(Saved entries)
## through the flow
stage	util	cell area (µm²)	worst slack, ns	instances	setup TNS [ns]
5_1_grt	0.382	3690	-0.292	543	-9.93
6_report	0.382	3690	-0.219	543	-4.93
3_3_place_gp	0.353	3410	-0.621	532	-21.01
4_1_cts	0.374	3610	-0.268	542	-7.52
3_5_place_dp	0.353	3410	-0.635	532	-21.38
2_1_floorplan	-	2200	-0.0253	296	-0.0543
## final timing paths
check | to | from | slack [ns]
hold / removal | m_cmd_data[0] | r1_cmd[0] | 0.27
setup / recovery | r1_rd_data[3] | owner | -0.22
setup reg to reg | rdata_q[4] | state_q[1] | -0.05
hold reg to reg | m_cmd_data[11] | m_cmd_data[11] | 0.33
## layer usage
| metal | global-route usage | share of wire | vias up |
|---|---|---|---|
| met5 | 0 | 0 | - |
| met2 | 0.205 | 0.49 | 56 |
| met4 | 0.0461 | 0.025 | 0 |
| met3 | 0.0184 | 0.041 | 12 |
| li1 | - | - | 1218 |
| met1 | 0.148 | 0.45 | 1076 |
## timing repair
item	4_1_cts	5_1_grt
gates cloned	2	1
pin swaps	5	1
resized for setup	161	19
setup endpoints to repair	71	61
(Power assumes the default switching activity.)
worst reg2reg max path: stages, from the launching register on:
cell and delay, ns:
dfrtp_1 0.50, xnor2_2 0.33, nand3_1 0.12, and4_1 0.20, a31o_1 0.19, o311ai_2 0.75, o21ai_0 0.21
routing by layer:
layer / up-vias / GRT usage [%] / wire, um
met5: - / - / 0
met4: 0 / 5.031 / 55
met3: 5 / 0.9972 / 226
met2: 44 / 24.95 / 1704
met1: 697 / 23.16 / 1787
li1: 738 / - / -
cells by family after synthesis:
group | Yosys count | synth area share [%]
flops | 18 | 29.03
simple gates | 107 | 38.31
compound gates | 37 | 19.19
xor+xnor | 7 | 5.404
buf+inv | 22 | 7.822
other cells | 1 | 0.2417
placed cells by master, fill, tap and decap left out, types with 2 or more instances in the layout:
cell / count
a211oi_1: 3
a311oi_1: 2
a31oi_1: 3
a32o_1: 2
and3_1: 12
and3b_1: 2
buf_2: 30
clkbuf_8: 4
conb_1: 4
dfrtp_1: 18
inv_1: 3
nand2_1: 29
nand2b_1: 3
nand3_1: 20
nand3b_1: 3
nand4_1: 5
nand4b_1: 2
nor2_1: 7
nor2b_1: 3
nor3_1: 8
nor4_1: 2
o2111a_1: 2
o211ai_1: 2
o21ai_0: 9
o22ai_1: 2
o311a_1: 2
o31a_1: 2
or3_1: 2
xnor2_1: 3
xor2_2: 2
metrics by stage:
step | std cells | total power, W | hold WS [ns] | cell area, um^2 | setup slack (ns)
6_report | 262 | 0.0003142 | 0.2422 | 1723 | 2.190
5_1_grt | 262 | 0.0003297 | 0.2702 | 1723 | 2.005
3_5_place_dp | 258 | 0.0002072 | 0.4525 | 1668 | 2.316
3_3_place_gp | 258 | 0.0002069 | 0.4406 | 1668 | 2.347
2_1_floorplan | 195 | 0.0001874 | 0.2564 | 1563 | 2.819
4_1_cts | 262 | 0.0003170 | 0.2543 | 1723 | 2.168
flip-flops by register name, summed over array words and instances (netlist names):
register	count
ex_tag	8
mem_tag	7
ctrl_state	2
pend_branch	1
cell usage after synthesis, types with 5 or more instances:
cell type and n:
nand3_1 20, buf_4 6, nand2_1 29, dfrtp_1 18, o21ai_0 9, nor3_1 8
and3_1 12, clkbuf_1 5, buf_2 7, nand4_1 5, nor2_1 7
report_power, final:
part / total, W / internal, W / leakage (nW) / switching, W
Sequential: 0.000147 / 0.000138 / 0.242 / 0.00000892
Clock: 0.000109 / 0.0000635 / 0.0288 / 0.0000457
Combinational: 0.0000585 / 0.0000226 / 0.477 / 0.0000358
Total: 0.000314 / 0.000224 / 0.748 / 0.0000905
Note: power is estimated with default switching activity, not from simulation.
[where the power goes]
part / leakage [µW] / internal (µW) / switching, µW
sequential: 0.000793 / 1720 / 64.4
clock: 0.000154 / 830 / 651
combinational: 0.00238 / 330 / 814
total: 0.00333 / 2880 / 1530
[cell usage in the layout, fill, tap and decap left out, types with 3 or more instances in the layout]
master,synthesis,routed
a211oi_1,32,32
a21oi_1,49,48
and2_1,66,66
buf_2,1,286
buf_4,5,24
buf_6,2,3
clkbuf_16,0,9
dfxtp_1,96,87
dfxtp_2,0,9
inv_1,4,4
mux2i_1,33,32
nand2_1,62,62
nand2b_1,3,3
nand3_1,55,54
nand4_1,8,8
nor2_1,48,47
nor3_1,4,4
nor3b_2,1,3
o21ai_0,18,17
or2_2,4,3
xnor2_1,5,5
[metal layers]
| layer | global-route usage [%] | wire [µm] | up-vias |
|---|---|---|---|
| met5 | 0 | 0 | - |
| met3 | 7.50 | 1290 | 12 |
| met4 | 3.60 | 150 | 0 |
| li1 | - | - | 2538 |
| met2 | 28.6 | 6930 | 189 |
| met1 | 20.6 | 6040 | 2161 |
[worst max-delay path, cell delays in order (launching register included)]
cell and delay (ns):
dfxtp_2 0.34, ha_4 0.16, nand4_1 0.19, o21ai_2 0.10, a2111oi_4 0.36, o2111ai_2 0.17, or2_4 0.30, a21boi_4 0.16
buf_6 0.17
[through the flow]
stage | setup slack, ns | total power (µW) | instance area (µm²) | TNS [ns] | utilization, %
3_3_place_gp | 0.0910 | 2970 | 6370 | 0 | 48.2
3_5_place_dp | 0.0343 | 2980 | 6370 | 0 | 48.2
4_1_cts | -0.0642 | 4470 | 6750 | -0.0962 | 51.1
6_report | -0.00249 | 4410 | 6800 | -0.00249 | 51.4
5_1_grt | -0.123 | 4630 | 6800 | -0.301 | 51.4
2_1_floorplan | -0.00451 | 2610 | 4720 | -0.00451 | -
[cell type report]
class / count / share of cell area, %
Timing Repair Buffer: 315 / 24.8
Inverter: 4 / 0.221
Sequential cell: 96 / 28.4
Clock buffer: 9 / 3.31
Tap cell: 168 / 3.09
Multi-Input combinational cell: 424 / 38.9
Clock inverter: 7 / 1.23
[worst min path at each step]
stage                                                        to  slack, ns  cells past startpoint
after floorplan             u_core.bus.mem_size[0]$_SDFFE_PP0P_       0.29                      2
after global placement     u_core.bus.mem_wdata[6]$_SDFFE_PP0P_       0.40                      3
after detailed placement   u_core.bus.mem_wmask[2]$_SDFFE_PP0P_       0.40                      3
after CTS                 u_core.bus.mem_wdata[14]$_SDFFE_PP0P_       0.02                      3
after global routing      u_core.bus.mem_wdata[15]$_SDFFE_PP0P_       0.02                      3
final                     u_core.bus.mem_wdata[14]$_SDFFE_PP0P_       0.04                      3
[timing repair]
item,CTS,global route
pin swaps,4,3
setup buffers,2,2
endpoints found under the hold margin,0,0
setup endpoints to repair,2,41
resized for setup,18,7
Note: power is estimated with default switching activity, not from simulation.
`config.mk`:
```
export PLATFORM = sky130hd
export DESIGN_NAME = yin_tau_search
export DESIGN_NICKNAME = d
export VERILOG_FILES = /design/src/rtl/yin_pkg.sv /design/src/rtl/yin_tau_search_cmnd_compare.sv /design/src/rtl/yin_tau_search.sv
export SDC_FILE = /design/constraint.sdc
export NUM_CORES = 2
export LEC_CHECK = 0
export CAP_MARGIN = 30
export CORE_MARGIN = 8
export CORE_UTILIZATION = 55
export CTS_BUF_LIST = sky130_fd_sc_hd__clkbuf_8
export CTS_CLUSTER_SIZE = 25
export DETAILED_ROUTE_END_ITERATION = 6
export PLACE_DENSITY = 0.77
export RECOVER_POWER = 25
export SYNTH_ARGS = -nofsm -noshare
export SYNTH_HDL_FRONTEND = slang
export SYNTH_HIERARCHICAL = 1
export SYNTH_SLANG_ARGS = --single-unit
```
`constraint.sdc`:
```
create_clock -name clk -period 13.7 [get_ports clk]
set_input_delay 2.74 -clock clk [delete_from_list [all_inputs] [get_ports clk]]
set_output_delay 2.74 -clock clk [all_outputs]
set_load 0.02 [all_outputs]
```
`src/rtl/yin_pkg.sv`:
```
// Shared definitions for the YIN lag search and its difference engine:
// state encoding, default threshold and the widths both blocks agree on.
package yin_pkg;

  localparam int YIN_IDW      = 64;
  localparam int YIN_TAU_W    = 6;
  localparam int YIN_THRESH_W = 8;
  localparam int YIN_MAX_TAU  = 40;

  // 0x26 / 256 ~= 0.15
  localparam logic [7:0] YIN_DEFAULT_THRESHOLD = 8'h26;

  typedef enum logic [2:0] {
    ST_IDLE   = 3'd0,
    ST_LAUNCH = 3'd1,
    ST_WAIT   = 3'd2,
    ST_EVAL   = 3'd3,
    ST_DONE   = 3'd4
  } yin_state_e;

  function automatic int yin_prod_width(input int idw, input int tw, input int thw);
    return idw + tw + thw;
  endfunction

endpackage

```
`src/rtl/yin_tau_search_cmnd_compare.sv`:
```
// Division-free cumulative-mean-normalised-difference test:
// hit when d*tau*2^THW < threshold*running_sum, all at full product width.
module cmnd_compare
  import yin_pkg::*;
#(
  parameter int IDW = YIN_IDW,
  parameter int TW  = YIN_TAU_W,
  parameter int THW = YIN_THRESH_W
) (
  input  logic [IDW-1:0]    d,
  input  logic [TW-1:0]     tau,
  input  logic [IDW+TW-1:0] sum_new,
  input  logic [THW-1:0]    threshold,
  output logic              hit
);

  localparam int PW = yin_prod_width(IDW, TW, THW);

  logic [PW-1:0] lhs;
  logic [PW-1:0] rhs;

  always_comb begin
    lhs = (PW'(d) * PW'(tau)) << THW;
    rhs = PW'(threshold) * PW'(sum_new);
    hit = (lhs < rhs);
  end

endmodule

```
`src/rtl/yin_tau_search.sv`:
```
// YIN lag search: steps tau through the difference engine and stops at the
// first lag whose normalised difference falls below threshold.
// Optional WAIT watchdog enabled by defining YIN_WAIT_TIMEOUT_EN.
module yin_tau_search
  import yin_pkg::*;
#(
  parameter int INTERMEDIATE_DATA_WIDTH = YIN_IDW,
  parameter int MAX_TAU                 = YIN_MAX_TAU,
  parameter int TAU_WIDTH               = YIN_TAU_W,
  parameter int THRESH_WIDTH            = YIN_THRESH_W,
  parameter int WAIT_TIMEOUT            = 1024
) (
  input  logic                               clk,
  input  logic                               reset,
  input  logic                               start,
  input  logic [THRESH_WIDTH-1:0]            threshold,
  output logic [TAU_WIDTH-1:0]               diff_tau,
  output logic                               diff_reset,
  input  logic                               diff_ready,
  input  logic [INTERMEDIATE_DATA_WIDTH-1:0] diff_acc,
  output logic                               busy,
  output logic                               done,
  output logic                               pitch_valid,
  output logic [TAU_WIDTH-1:0]               tau_out
`ifdef YIN_WAIT_TIMEOUT_EN
  ,
  output logic                               timeout_err
`endif
);

  localparam int SW = INTERMEDIATE_DATA_WIDTH + TAU_WIDTH;

  localparam logic [2:0] S_IDLE   = ST_IDLE;
  localparam logic [2:0] S_LAUNCH = ST_LAUNCH;
  localparam logic [2:0] S_WAIT   = ST_WAIT;
  localparam logic [2:0] S_EVAL   = ST_EVAL;
  localparam logic [2:0] S_DONE   = ST_DONE;

  localparam logic [TAU_WIDTH-1:0] LAST_TAU = TAU_WIDTH'(MAX_TAU);

  logic [2:0]                         state_q, state_d;
  logic [TAU_WIDTH-1:0]               tau_q, tau_d;
  logic [SW-1:0]                      sum_q, sum_d;
  logic [INTERMEDIATE_DATA_WIDTH-1:0] d_q, d_d;
  logic [THRESH_WIDTH-1:0]            thr_q, thr_d;
  logic                               pv_q, pv_d;
  logic [TAU_WIDTH-1:0]               tau_out_q, tau_out_d;

  logic [SW-1:0] sum_new;
  logic          hit;

`ifdef YIN_WAIT_TIMEOUT_EN
  localparam int CW = $clog2(WAIT_TIMEOUT + 1);
  localparam logic [CW-1:0] CNT_LAST = CW'(WAIT_TIMEOUT - 1);

  logic [CW-1:0] cnt_q, cnt_d;
  logic          terr_q, terr_d;

  assign timeout_err = terr_q;
`else
  // The watchdog limit only matters when the watchdog is built in.
  logic [31:0] unused_wait_timeout;
  assign unused_wait_timeout = 32'(WAIT_TIMEOUT);
`endif

  assign sum_new = sum_q + SW'(d_q);

  cmnd_compare #(
    .IDW (INTERMEDIATE_DATA_WIDTH),
    .TW  (TAU_WIDTH),
    .THW (THRESH_WIDTH)
  ) u_cmnd_compare (
    .d         (d_q),
    .tau       (tau_q),
    .sum_new   (sum_new),
    .threshold (thr_q),
    .hit       (hit)
  );

  always_comb begin
    state_d   = state_q;
    tau_d     = tau_q;
    sum_d     = sum_q;
    d_d       = d_q;
    thr_d     = thr_q;
    pv_d      = pv_q;
    tau_out_d = tau_out_q;
`ifdef YIN_WAIT_TIMEOUT_EN
    cnt_d     = cnt_q;
    terr_d    = terr_q;
`endif
    case (state_q)
      S_IDLE: begin
        if (start) begin
          state_d   = S_LAUNCH;
          tau_d     = TAU_WIDTH'(1);
          sum_d     = '0;
          thr_d     = threshold;
          pv_d      = 1'b0;
          tau_out_d = '0;
`ifdef YIN_WAIT_TIMEOUT_EN
          terr_d    = 1'b0;
`endif
        end
      end
      S_LAUNCH: begin
        state_d = S_WAIT;
`ifdef YIN_WAIT_TIMEOUT_EN
        cnt_d   = '0;
`endif
      end
      S_WAIT: begin
        if (diff_ready) begin
          d_d     = diff_acc;
          state_d = S_EVAL;
        end
`ifdef YIN_WAIT_TIMEOUT_EN
        else if (cnt_q == CNT_LAST) begin
          state_d   = S_DONE;
          pv_d      = 1'b0;
          tau_out_d = '0;
          terr_d    = 1'b1;
        end else begin
          cnt_d = cnt_q + CW'(1);
        end
`endif
      end
      S_EVAL: begin
        if (hit) begin
          pv_d      = 1'b1;
          tau_out_d = tau_q;
          state_d   = S_DONE;
        end else if (tau_q >= LAST_TAU) begin
          pv_d      = 1'b0;
          tau_out_d = '0;
          state_d   = S_DONE;
        end else begin
          sum_d   = sum_new;
          tau_d   = tau_q + TAU_WIDTH'(1);
          state_d = S_LAUNCH;
        end
      end
      S_DONE: begin
        state_d = S_IDLE;
      end
      default: begin
        state_d = S_IDLE;
      end
    endcase
  end

  always_ff @(posedge clk) begin
    if (!reset) begin
      state_q   <= S_IDLE;
      tau_q     <= '0;
      sum_q     <= '0;
      d_q       <= '0;
      thr_q     <= '0;
      pv_q      <= 1'b0;
      tau_out_q <= '0;
`ifdef YIN_WAIT_TIMEOUT_EN
      cnt_q     <= '0;
      terr_q    <= 1'b0;
`endif
    end else begin
      state_q   <= state_d;
      tau_q     <= tau_d;
      sum_q     <= sum_d;
      d_q       <= d_d;
      thr_q     <= thr_d;
      pv_q      <= pv_d;
      tau_out_q <= tau_out_d;
`ifdef YIN_WAIT_TIMEOUT_EN
      cnt_q     <= cnt_d;
      terr_q    <= terr_d;
`endif
    end
  end

  // The engine is held in restart everywhere except while it is computing
  // or its held result is being evaluated.
  assign diff_reset  = (state_q != S_WAIT) && (state_q != S_EVAL);
  assign diff_tau    = tau_q;
  assign busy        = (state_q != S_IDLE);
  assign done        = (state_q == S_DONE);
  assign pitch_valid = pv_q;
  assign tau_out     = tau_out_q;

endmodule

```
## Yosys cells after proc, flatten, opt, wreduce, memory -nomap -nowiden

Index checks and enable logic that the tools add are counted.

- Flip-flop bits (word level): 158
- Bits of input ports: 76
- Output and inout bits: 16
- Word-level logic and storage cells: 54

- $add $sub $neg: 2
- Multiply operators: 2
- Magnitude comparators: 2
- Equality and inequality tests: 11
- Multiplexer cells: 21
- Reductions and logical operators: 9

Operator list:

| operator | count |
|---|---|
| $mux 70 | 3 |
| $pmux 70 s2 | 1 |
| $lt 78x78->1 | 1 |
| $mul 8x70->78 | 1 |
| $add 70x64->70 | 1 |
| $mul 64x6->70 | 1 |
| $mux 6 | 6 |
| $pmux 6 s2 | 2 |
| $mux 3 | 4 |
| $pmux 3 s4 | 1 |
| $ne 2x2->1 const B | 4 |
| $add 6x1->6 const B | 1 |
| $eq 3x2->1 const B | 2 |
| $ge 6x6->1 const B | 1 |
| $ne 3x2->1 const B | 2 |
| $reduce_and 2->1 | 3 |
| $reduce_and 4->1 | 1 |
| $eq 3x1->1 const B | 1 |
| $eq 3x3->1 const B | 1 |
| $logic_not 3->1 | 1 |
| $mux 1 | 3 |
| $ne 3x3->1 const B | 1 |
| $reduce_and 3->1 | 1 |
| $reduce_bool 3->1 | 1 |
| 3 further kinds | 3 |

## Logic depth before layout (Yosys ltp)

- Depth in word-level cells: 5
- Gate-level depth with buffers: 51
- Mapped depth without buffers: 47

## Modules after synthesis

Netlist, hierarchy kept.

Modules (own cells, without submodules):

| module | instances | cells each | area an instance (um2) | sequential area each (um2) |
|---|---|---|---|---|
| cmnd_compare | 1 | 3,790 | 30,848.3 | 0.0 |
| yin_tau_search | 1 | 1,249 | 9,898.2 | 3,163.0 |

## Worst setup path before layout

OpenSTA, ideal clock, no wires.

- Path type: flip-flop to flip-flop
- Start: register d_q[0]
- End: register sum_q[63]
- Library setup time: 87 ps
- Arrival: 10,109 ps
- Data required time: 13,613 ps
- Path slack: 3,504 ps
- Stages on the path, launching flop included: 46
- Buffers on the path: 5
- Clock period less this slack: 10,196 ps
- Cell sequence: dfxtp_1 > ha_1 > fa_1 > a21oi_1 > nor2_1 > or3_1 > a31o_2 > a311oi_2 > a21bo_1 > a21oi_1 > or3_1 > and2_1 > and2_1 > fa_1 > fa_1 > inv_1 > fa_1 > inv_1 > (+10 left out) > a21o_1 > a21o_1 > a21o_1 > a21o_1 > a21o_1 > a21oi_1 > or3_1 > nand4_1 > a31oi_1 > and2_1 > clkbuf_1 > o21bai_1 > clkbuf_1 > and2_1 > buf_2 > buf_2 > nand2_1 > o31ai_1

- Word-level cells in the longest chain between the ends: 5
- Elaborated cells between the ends (all ways): 9
- Those cells by class: add/sub (1); mul (2); order compare (1); eq/ne (1); mux (3); reduce/logical (1)

Ends and longest elaborated chain:

| element | line | source |
|---|---|---|
| start: declaration | yin_tau_search.sv:44 | `logic [INTERMEDIATE_DATA_WIDTH-1:0] d_q, d_d;` |
| start signal: assignment | yin_tau_search.sv:157 | `d_q <= '0;` |
| start signal: assignment | yin_tau_search.sv:169 | `d_q <= d_d;` |
| $add 70x64->70 | yin_tau_search.sv:66 | `assign sum_new = sum_q + SW'(d_q);` |
| named net sum_new[60] | yin_tau_search.sv:49 | `logic [SW-1:0] sum_new;` |
| $mul 8x70->78 | yin_tau_search_cmnd_compare.sv:24 | `rhs = PW'(threshold) * PW'(sum_new);` |
| $lt 78x78->1 | yin_tau_search_cmnd_compare.sv:25 | `hit = (lhs < rhs);` |
| named net hit | yin_tau_search.sv:50 | `logic hit;` |
| $ne 2x2->1 (no line) | -- |  |
| $reduce_and 4->1 (no line) | -- |  |
| end signal: assignment | yin_tau_search.sv:168 | `sum_q <= sum_d;` |
| end: declaration | yin_tau_search.sv:43 | `logic [SW-1:0] sum_q, sum_d;` |

The timed path passes the listed nets, and every way through them passes these cells. The select of a mux whose other input is x is not followed.
A chain may end at the register's enable or synchronous reset.

## Final worst setup path

- Start: register d_q[1]
- End: register sum_q[69]

Same word-level chain as after synthesis.

==> results.cfg <==
[clocking]
cts_setup_buffers = 0
clk_path_buf_depth = 2
cts_root_buffer = clkbuf_8
cts_resized = 0
clkLatencyLatePin_ns = 0.60
cts_tree = done
h-tree-depth = 4
ctsHoldBuffers = 0
clock-sinks = 158
cts.clk_slew.worst_paths_ns = 0.10
numCtsBuffers = 17

[die]
pin_count = 92
dieHeight_um = 288
design.die.area_um2 = 83100
initial_core_util_pct = 55.1
die_w_um = 288
fp-row-count = 100
core-area_um2 = 73900

[setup_path]
worst-r2r-cell-count = 43
crit_path_top_delay_cell = xor2_1
critPathLaunchType = flip-flop
end_kind = flip-flop
crit_buf_inv = 3
r2r_end = sum_q[69]$_SDFFE_PN0P_
critPathMaxStageDelay_ns = 0.80
critPathKind = reg -> reg
ff2ff_setup_slack_ns = 0.88
required_ns = 14.22
path_depth = 43
reg2reg_from = d_q[1]$_SDFFE_PN0P_
path_max_fanout = 35
crit_arrival_ns = 13.34
cp_top_family = compound AO/OA/AOI/OAI gates

[logic_synthesis]
yosysMostFrequentCell = nand2_1
synth_flop_cell = dfxtp_1
synth_cell_types = 93
synth_edf_count = 0
syn_inst = 5039
postSynthAreaPerCell_um2 = 8.09
syn-num-nets = 6085
synth_top_cell_by_area = fa_1
synth_common_cells = 860 x nand2_1, 682 x inv_1, 658 x fa_1
ys_ff_latch = 158
async_reset_ff_share_pct = 0
synthTopCellsByArea = fa_1 32%, ha_1 9.6%, nand2_1 7.9%, dfxtp_1 7.8%, and2_1 6.6%
synth_top_area_share_pct = 32.3
synth_warnings = 6
synth.yosys.seq_area_share_pct = 7.76
syn_area_um2 = 40700

[timing]
fmax_ghz = 0.0780
period_share_pct = 93.6
fin_tns_setup_ns = 0
maxSlewHeadroom_pct = -133
finalHoldViolCount = 0
setup_viol = 0
timing.final.ws_setup_ns = 0.875
slew_violations = 125
fin_crit_ns = 12.82
grt_setup_unrepaired = false
worst_slew_pin_slew_ns = 3.50
fin_worst_skew_ns = 0.0312

[drt]
wl_um = 123000
drcViolationCount = 0
drt-pass1-iter-count = 6
routed_via_density = 6.02
drt-initial-drc-count = 2749
post_drt_wl_per_cell_um = 20.7
ant_nets = 0
vias = 35792

[grt]
grt_max_degree = 85
grt_pass1_wl_um = 195000
antenna_found_initial = 3
grt_pass1_vias = 36848
overflow = 0
grt_usage_pct = 29.6

[run_status]
outcome = finished, violations left
violations = max-capacitance violations, max-slew violations

[pwr]
p_int_uw = 770
clock_power_share_pct = 27.8
combPwrFrac_pct = 34.5
swShare_pct = 43.1
switchingPower_uw = 584
p_leak_nw = 19.8
power_density_nw_per_um2 = 31.7
pwr-share-seq_pct = 37.7
peakVddDrop_mv = 0.0394

[finish]
area_growth_pct = 4.94
fin_util_pct = 57.8
final_nets = 6010
drive_gt1_share_pct = 2.77
fillerInstances = 6706

[placed_design]
port_buffers = 91
dp_slack_ns = 1.12
place_hpwl_um = 96500
gp_congestion = 1.01

[hold_path]
min_path_cells = 2
worstHoldPathType = reg -> reg
min_from = sum_q[63]$_SDFFE_PN0P_
min_to = sum_q[63]$_SDFFE_PN0P_

[flow_run]
drv_cap = 2
-- layout by cell type, fill, tap and decap left out, types with 7 or more instances in the layout --
cell type        netlist  layout
a2111oi_0              7       7
a211oi_1              15      15
a21boi_0              84      84
a21o_1               147     147
a21oi_1              290     290
a22o_1                28      28
a22oi_1               34      34
a31oi_1               34      34
a41oi_1               10      10
and2_1               430     429
and3_1                26      26
buf_4                  2      52
clkbuf_8               0      18
clkdlybuf4s50_1        0      90
dfxtp_1              158     147
dfxtp_2                0      11
fa_1                 658     658
ha_1                 312     312
inv_1                682     685
nand2_1              860     860
nand2b_1              19      19
nand3_1               54      54
nand4_1               95      95
nor2_1               161     160
nor2b_1               54      54
nor3_1                34      33
nor4_1                 9       9
o211ai_1              15      15
o21a_1                17      17
o21ai_0              129     129
o21ai_1               24      24
o21bai_1              58      57
o31a_1                 7       7
o31ai_1               18      18
or3_1                 11      10
or4_1                  9       9
xnor2_1              123     123
xor2_1                77      77
-- worst register-to-register path, delay by kind of cell (launching register included) --
kind	cells	cell delay, ns
AO/OA/AOI/OAI	21	4.93
flip-flops	1	0.55
AND/OR/NAND/NOR	10	2.90
buffers and inverters	3	0.35
XOR/XNOR	2	0.96
adder cells (fa/ha/maj)	7	3.08
-- per-stage QoR --
stage / instance area, µm² / power (mW) / instances / hold slack, ns
2_1_floorplan: 40700 / 0.779 / 5039 / 0.432
3_3_place_gp: 42300 / 0.965 / 5903 / 0.451
3_5_place_dp: 42400 / 0.977 / 5910 / 0.457
4_1_cts: 42700 / 1.35 / 5942 / 0.476
5_1_grt: 42800 / 1.42 / 5949 / 0.497
6_report: 42800 / 1.35 / 5950 / 0.479
-- state kept, by name, summed over array words and instances (netlist names) --
| register | flops |
|---|---|
| tau_out | 6 |
| thr_q | 8 |
| diff_tau | 6 |
| pitch_valid | 1 |
| d_q | 64 |
| state_q | 3 |
| sum_q | 70 |
-- power groups by stage --
| stage | clock network, mW | registers (mW) | logic [mW] |
|---|---|---|---|
| 4_1_cts | 0.382 | 0.510 | 0.458 |
| 6_report | 0.376 | 0.511 | 0.467 |
| 2_1_floorplan | 0 | 0.501 | 0.278 |
| 5_1_grt | 0.401 | 0.513 | 0.502 |
| 3_5_place_dp | 0 | 0.521 | 0.456 |
| 3_3_place_gp | 0 | 0.521 | 0.445 |
-- layer usage --
layer	vias to the layer above	wire length, µm	GRT usage (%)	share of wire (%)
met5	-	13	0	0.011
met3	442	8320	4.40	6.8
met4	2	8110	17.2	6.6
met1	17639	46600	34.7	38
li1	16182	-	-	-
met2	1527	60100	51.6	49
-- cell type report --
| cell class | instances | area [µm²] | share of cell area [%] |
|---|---|---|---|
| multi-input cells | 3959 | 34100 | 79.8 |
| repair buffers | 145 | 1330 | 3.10 |
| inverters | 683 | 2560 | 6.00 |
| well taps | 969 | 1210 | 2.84 |
| clock inverters | 14 | 121 | 0.284 |
| clock buffers | 18 | 248 | 0.579 |
| diodes | 4 | 10.0 | 0.0234 |
| flip-flops and latches | 158 | 3180 | 7.43 |
-- worst max path at each step --
| stage | start | endpoint | slack [ns] |
|---|---|---|---|
| after floorplan | d_q[0]$_SDFFE_PN0P_ | sum_q[63]$_SDFFE_PN0P_ | 3.50 |
| after global placement | d_q[1]$_SDFFE_PN0P_ | diff_tau[0]$_SDFFE_PN0P_ | 1.08 |
| after detailed placement | d_q[1]$_SDFFE_PN0P_ | sum_q[69]$_SDFFE_PN0P_ | 1.12 |
| after CTS | d_q[1]$_SDFFE_PN0P_ | sum_q[69]$_SDFFE_PN0P_ | 1.09 |
| after global routing | d_q[1]$_SDFFE_PN0P_ | sum_q[69]$_SDFFE_PN0P_ | 0.24 |
| final | d_q[1]$_SDFFE_PN0P_ | sum_q[69]$_SDFFE_PN0P_ | 0.88 |
-- cells by family (layout without fill, tap and decap cells) --
logic type / after synthesis / after routing / share of synthesized area (%)
mux: 1 / 1 / 0.0246
other cells: 0 / 4 / 0
compound gates: 992 / 992 / 16.1
fa+ha+maj: 970 / 970 / 41.9
simple gates: 1796 / 1796 / 21.3
xor+xnor: 200 / 200 / 4.30
buf+inv: 922 / 860 / 8.60
flops: 158 / 158 / 7.76
Power figures use the tool's default switching activity.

▸ **Work instructions**
What lines in the entries contain "leakage"? Report each one by copying it.

▸ **Written solution**
part / total, W / internal, W / leakage (nW) / switching, W
part / leakage [µW] / internal (µW) / switching, µW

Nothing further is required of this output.